* _Activity_
Where the records below reach the line containing "reg [7:0] x;", start transcribing, and end with the line containing "wirelength_microns = 1880", exactly and with nothing else added.

### Stored data

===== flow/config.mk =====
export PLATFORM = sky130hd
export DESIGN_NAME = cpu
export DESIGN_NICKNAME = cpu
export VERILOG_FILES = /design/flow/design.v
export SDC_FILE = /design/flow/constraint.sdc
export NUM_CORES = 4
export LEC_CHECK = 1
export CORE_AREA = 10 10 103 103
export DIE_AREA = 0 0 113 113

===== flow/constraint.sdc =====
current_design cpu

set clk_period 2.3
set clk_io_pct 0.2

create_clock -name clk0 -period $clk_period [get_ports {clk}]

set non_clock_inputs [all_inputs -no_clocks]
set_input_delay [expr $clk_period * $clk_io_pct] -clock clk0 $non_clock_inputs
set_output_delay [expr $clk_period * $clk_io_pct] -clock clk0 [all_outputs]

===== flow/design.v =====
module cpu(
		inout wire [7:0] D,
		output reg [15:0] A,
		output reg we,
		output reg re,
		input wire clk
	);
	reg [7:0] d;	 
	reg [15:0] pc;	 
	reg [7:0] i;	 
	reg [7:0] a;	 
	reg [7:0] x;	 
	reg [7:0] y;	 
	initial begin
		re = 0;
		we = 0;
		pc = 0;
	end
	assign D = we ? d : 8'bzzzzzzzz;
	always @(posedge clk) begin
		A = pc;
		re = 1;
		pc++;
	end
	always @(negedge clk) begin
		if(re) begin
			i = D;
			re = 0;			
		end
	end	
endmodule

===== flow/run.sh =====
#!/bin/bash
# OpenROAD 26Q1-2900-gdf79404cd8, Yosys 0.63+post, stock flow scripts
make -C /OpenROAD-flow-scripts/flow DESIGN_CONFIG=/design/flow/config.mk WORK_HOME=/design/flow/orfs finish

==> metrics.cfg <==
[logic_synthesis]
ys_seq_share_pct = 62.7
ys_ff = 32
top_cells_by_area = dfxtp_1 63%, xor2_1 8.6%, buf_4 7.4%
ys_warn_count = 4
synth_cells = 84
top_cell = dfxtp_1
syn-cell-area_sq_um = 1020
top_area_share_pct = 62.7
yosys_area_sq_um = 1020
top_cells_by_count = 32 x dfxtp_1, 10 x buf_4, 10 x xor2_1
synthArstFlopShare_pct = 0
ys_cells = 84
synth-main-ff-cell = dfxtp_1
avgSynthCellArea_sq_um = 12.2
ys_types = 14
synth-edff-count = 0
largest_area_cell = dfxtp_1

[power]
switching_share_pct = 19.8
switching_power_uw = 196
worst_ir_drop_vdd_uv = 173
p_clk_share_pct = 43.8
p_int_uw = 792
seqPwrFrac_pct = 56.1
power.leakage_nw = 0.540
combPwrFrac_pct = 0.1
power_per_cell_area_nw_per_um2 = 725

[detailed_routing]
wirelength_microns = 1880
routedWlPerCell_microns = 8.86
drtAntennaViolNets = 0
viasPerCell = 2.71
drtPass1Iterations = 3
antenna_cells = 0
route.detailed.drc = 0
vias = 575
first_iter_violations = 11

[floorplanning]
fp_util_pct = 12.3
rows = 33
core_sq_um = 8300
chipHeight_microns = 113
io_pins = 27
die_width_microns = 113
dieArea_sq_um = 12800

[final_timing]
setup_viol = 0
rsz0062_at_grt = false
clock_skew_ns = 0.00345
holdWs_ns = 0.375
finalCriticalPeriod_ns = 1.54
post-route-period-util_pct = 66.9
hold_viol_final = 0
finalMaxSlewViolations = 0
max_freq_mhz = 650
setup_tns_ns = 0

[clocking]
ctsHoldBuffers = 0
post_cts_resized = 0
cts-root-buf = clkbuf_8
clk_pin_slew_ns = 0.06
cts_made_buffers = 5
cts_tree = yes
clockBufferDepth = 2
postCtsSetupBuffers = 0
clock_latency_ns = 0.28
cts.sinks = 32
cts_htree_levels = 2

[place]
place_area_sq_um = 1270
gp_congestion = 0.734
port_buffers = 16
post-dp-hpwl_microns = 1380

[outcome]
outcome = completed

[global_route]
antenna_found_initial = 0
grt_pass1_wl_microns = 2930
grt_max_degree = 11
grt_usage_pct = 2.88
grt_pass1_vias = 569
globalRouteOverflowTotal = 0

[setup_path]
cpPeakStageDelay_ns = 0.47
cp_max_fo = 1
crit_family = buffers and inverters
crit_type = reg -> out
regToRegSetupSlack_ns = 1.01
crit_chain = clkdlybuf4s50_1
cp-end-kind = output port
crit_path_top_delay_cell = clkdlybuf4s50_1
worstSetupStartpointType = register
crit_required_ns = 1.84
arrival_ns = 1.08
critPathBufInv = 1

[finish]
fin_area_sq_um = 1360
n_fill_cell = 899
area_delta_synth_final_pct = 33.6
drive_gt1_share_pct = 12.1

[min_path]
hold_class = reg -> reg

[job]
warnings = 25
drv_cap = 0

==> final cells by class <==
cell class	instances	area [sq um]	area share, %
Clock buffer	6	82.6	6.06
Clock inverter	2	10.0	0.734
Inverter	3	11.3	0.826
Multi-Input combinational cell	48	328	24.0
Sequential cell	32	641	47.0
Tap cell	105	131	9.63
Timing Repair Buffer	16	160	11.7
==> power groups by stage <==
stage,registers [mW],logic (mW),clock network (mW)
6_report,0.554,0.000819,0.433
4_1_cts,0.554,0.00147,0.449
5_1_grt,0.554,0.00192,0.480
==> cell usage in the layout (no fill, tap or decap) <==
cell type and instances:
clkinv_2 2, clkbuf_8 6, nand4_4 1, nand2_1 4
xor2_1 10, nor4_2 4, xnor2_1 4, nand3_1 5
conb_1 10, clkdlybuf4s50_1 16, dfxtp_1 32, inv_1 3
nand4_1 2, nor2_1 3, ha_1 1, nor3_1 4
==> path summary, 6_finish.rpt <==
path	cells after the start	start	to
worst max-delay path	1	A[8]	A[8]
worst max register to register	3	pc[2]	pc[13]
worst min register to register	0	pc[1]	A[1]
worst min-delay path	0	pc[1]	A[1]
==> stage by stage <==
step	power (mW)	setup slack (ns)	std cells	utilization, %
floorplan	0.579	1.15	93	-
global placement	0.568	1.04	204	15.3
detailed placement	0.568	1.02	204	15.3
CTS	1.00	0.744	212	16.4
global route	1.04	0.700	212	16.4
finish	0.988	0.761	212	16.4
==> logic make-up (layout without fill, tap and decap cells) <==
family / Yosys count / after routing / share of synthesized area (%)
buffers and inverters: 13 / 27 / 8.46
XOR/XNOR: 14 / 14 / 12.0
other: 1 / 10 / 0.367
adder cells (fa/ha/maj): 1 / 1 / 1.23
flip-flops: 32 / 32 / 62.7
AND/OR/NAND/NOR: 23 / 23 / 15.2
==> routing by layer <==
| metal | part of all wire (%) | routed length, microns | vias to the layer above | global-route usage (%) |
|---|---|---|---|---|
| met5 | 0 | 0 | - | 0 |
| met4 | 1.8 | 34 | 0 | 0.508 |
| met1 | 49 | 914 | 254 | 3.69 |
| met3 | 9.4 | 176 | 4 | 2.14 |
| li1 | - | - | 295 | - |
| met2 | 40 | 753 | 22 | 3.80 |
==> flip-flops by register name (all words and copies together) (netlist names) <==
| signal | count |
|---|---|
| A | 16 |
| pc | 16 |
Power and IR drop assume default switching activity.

######
### Stored data

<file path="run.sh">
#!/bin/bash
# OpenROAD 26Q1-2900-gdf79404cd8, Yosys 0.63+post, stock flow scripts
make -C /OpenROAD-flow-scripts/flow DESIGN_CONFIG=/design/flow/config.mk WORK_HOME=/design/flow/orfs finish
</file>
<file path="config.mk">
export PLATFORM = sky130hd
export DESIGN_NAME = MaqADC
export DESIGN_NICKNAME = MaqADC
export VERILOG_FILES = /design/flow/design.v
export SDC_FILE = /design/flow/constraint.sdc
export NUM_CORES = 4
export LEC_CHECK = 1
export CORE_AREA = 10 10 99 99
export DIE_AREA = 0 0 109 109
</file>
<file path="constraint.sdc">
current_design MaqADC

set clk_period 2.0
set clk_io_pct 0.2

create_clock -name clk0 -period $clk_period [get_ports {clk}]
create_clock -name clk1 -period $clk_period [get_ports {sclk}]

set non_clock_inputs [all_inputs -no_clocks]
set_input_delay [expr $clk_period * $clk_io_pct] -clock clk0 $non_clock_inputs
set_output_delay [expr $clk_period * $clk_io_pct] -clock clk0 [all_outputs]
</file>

######

* _Problem solution_
	reg [7:0] x;	 
	reg [7:0] y;	 
	initial begin
		re = 0;
		we = 0;
		pc = 0;
	end
	assign D = we ? d : 8'bzzzzzzzz;
	always @(posedge clk) begin
		A = pc;
		re = 1;
		pc++;
	end
	always @(negedge clk) begin
		if(re) begin
			i = D;
			re = 0;			
		end
	end	
endmodule

===== flow/run.sh =====
#!/bin/bash
# OpenROAD 26Q1-2900-gdf79404cd8, Yosys 0.63+post, stock flow scripts
make -C /OpenROAD-flow-scripts/flow DESIGN_CONFIG=/design/flow/config.mk WORK_HOME=/design/flow/orfs finish

==> metrics.cfg <==
[logic_synthesis]
ys_seq_share_pct = 62.7
ys_ff = 32
top_cells_by_area = dfxtp_1 63%, xor2_1 8.6%, buf_4 7.4%
ys_warn_count = 4
synth_cells = 84
top_cell = dfxtp_1
syn-cell-area_sq_um = 1020
top_area_share_pct = 62.7
yosys_area_sq_um = 1020
top_cells_by_count = 32 x dfxtp_1, 10 x buf_4, 10 x xor2_1
synthArstFlopShare_pct = 0
ys_cells = 84
synth-main-ff-cell = dfxtp_1
avgSynthCellArea_sq_um = 12.2
ys_types = 14
synth-edff-count = 0
largest_area_cell = dfxtp_1

[power]
switching_share_pct = 19.8
switching_power_uw = 196
worst_ir_drop_vdd_uv = 173
p_clk_share_pct = 43.8
p_int_uw = 792
seqPwrFrac_pct = 56.1
power.leakage_nw = 0.540
combPwrFrac_pct = 0.1
power_per_cell_area_nw_per_um2 = 725

[detailed_routing]
wirelength_microns = 1880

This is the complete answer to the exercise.